**Items from a dataset**
/---

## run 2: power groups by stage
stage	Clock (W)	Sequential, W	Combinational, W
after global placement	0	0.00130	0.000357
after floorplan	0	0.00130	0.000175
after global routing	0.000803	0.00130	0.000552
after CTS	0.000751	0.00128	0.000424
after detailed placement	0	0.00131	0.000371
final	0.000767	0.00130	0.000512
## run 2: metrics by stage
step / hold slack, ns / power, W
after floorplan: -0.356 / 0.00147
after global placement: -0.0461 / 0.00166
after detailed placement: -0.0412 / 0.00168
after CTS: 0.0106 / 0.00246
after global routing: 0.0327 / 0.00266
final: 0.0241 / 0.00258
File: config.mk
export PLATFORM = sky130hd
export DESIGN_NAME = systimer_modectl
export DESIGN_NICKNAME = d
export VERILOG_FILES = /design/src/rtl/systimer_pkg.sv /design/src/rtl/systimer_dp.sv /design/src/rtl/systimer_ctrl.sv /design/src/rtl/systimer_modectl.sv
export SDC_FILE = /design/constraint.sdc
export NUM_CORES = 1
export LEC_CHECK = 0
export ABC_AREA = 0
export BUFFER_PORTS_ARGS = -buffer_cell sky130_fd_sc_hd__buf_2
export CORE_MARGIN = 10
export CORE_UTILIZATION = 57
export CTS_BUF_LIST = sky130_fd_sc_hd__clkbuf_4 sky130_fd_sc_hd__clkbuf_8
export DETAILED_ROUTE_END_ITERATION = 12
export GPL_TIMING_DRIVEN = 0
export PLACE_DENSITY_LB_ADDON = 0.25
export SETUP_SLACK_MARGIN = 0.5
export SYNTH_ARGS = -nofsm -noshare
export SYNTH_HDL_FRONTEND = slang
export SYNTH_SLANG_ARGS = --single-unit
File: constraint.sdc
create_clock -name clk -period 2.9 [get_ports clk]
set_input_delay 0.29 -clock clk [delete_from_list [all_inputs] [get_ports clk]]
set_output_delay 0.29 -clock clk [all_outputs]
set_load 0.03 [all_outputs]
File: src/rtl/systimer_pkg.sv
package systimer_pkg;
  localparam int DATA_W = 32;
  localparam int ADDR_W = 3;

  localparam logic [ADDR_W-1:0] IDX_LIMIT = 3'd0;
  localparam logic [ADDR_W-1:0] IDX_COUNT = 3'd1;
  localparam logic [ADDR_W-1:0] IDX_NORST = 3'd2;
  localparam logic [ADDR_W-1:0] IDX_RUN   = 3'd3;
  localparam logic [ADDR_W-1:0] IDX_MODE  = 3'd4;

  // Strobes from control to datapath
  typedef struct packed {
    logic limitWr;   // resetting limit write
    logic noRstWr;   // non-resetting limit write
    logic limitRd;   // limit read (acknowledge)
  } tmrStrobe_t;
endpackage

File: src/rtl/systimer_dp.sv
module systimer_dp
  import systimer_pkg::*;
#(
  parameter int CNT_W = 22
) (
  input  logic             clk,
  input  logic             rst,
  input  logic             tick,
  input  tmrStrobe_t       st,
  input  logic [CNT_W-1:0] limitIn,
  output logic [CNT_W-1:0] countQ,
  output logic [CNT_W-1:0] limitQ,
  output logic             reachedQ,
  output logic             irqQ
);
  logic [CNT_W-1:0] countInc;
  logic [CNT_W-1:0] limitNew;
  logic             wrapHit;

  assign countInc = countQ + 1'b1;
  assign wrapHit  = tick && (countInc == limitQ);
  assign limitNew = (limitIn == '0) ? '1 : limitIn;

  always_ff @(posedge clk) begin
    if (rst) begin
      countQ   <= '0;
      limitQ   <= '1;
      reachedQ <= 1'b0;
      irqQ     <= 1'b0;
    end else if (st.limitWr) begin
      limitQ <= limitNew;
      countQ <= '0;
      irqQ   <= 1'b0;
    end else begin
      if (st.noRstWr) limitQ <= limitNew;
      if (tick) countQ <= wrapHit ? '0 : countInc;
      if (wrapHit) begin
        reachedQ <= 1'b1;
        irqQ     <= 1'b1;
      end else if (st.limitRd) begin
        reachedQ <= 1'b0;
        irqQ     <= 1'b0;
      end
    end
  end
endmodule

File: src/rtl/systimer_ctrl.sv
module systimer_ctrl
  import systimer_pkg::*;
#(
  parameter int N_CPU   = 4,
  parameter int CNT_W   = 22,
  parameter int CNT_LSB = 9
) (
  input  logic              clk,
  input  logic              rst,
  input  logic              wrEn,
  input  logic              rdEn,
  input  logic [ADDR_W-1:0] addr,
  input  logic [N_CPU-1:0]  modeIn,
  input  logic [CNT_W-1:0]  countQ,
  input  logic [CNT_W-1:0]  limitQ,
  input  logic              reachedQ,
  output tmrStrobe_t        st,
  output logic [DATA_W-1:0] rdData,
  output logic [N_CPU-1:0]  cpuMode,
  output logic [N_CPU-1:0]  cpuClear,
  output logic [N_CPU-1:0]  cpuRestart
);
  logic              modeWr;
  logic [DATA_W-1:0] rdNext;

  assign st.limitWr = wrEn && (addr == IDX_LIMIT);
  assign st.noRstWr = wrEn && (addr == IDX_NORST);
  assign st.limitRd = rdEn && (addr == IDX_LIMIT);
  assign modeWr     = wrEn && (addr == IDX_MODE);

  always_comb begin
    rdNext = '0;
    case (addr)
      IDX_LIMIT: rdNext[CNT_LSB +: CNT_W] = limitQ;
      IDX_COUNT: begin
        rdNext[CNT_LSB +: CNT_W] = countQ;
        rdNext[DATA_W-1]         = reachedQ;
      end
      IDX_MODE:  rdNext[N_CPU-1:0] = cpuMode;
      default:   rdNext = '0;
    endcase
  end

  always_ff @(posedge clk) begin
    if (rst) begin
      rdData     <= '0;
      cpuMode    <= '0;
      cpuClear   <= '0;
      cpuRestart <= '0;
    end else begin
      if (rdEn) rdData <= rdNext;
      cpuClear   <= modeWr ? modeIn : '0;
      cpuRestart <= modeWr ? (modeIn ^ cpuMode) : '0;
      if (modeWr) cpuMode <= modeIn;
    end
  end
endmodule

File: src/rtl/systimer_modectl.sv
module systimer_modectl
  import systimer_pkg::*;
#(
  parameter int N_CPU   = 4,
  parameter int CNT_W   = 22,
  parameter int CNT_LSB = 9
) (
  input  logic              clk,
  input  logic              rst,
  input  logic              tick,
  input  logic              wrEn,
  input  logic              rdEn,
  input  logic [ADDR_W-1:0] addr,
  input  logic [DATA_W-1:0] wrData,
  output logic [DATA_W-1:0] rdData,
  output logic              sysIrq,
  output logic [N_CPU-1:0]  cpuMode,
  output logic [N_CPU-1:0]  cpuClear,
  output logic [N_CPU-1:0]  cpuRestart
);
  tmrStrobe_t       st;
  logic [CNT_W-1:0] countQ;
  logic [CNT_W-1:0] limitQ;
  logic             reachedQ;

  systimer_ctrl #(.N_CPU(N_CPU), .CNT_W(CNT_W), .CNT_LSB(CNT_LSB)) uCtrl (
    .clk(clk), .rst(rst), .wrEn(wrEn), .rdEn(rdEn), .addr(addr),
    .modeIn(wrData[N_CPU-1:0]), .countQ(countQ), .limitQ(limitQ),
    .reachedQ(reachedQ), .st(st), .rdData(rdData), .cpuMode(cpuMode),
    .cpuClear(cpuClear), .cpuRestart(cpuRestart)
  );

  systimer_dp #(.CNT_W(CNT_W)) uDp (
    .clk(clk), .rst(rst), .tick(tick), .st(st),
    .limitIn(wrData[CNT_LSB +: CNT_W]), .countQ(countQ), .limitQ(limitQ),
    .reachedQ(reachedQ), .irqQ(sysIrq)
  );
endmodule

\---
/---

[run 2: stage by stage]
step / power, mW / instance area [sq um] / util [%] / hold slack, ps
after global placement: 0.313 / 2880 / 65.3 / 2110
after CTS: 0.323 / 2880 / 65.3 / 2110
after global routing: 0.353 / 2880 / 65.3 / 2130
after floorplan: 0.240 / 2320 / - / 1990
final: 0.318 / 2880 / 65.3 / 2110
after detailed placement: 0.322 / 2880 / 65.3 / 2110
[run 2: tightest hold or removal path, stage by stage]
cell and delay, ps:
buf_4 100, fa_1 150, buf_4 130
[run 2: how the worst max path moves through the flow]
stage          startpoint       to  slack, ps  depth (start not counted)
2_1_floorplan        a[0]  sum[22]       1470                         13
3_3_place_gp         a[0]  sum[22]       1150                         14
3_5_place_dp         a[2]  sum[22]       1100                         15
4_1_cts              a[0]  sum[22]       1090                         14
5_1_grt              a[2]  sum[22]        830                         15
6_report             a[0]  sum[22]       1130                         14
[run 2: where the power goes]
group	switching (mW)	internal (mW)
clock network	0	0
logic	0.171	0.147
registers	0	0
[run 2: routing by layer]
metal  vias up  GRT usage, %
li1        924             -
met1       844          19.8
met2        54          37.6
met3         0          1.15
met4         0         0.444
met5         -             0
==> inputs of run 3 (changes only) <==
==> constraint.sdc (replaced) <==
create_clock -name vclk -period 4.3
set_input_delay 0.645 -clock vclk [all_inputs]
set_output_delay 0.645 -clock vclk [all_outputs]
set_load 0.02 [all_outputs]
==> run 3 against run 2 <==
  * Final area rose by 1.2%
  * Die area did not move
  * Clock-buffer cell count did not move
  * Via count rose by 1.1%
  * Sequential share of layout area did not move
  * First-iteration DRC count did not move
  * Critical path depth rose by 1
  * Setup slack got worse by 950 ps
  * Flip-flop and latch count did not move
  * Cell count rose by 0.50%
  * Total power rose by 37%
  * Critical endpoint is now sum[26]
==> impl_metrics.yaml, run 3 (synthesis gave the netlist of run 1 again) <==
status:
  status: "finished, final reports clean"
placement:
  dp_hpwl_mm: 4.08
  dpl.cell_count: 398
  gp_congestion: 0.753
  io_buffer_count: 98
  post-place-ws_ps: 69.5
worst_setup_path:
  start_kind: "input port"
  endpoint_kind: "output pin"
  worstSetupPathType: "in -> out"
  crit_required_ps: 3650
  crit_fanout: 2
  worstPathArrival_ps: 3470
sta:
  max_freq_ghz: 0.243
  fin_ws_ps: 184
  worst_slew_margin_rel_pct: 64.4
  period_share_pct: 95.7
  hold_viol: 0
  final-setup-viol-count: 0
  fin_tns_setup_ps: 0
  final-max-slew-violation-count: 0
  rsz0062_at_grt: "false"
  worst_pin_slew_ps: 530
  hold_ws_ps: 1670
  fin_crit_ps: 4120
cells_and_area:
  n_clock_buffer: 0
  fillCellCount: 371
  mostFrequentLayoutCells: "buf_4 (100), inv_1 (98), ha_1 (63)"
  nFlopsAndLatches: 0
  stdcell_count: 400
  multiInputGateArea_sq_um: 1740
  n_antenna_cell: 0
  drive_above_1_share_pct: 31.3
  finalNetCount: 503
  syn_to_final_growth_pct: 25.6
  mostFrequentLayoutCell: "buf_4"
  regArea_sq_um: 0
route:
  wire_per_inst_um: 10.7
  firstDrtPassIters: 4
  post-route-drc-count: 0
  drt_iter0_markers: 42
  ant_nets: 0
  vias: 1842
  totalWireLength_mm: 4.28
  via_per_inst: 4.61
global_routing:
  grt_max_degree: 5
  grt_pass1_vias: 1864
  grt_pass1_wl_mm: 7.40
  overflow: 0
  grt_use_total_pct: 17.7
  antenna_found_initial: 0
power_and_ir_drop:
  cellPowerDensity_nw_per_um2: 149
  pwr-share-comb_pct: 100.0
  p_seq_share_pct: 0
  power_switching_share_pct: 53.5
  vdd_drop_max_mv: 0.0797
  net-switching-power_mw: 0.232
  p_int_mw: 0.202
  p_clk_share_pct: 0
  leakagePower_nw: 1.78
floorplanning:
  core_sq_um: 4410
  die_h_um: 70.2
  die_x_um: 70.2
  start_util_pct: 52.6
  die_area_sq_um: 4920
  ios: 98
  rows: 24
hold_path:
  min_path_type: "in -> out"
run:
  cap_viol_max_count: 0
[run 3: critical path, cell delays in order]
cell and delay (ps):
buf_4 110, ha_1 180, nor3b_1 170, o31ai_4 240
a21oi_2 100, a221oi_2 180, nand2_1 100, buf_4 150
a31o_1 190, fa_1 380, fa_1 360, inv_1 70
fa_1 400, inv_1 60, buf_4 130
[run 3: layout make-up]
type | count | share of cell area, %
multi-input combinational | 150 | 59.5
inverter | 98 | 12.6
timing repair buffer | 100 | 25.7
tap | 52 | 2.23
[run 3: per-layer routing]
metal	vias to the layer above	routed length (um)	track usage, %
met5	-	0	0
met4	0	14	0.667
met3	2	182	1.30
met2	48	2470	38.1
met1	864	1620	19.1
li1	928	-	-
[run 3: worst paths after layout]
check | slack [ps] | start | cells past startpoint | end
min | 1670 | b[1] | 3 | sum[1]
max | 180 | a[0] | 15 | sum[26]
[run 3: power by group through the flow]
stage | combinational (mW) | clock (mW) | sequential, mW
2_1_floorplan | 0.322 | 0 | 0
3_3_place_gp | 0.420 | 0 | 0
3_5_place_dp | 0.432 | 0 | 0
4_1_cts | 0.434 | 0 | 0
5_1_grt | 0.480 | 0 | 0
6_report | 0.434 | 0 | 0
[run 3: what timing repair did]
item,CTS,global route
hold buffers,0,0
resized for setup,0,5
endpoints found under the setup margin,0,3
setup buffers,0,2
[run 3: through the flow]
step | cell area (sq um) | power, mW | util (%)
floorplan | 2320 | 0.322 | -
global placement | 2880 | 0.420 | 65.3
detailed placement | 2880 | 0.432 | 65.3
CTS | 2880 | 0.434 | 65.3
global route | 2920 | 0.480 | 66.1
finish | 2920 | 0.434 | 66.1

\---

**What you will do**
Only lines with the word "through" are wanted, so copy each one from the records.

**Answer space**
[run 2: how the worst max path moves through the flow]
[run 3: power by group through the flow]
[run 3: through the flow]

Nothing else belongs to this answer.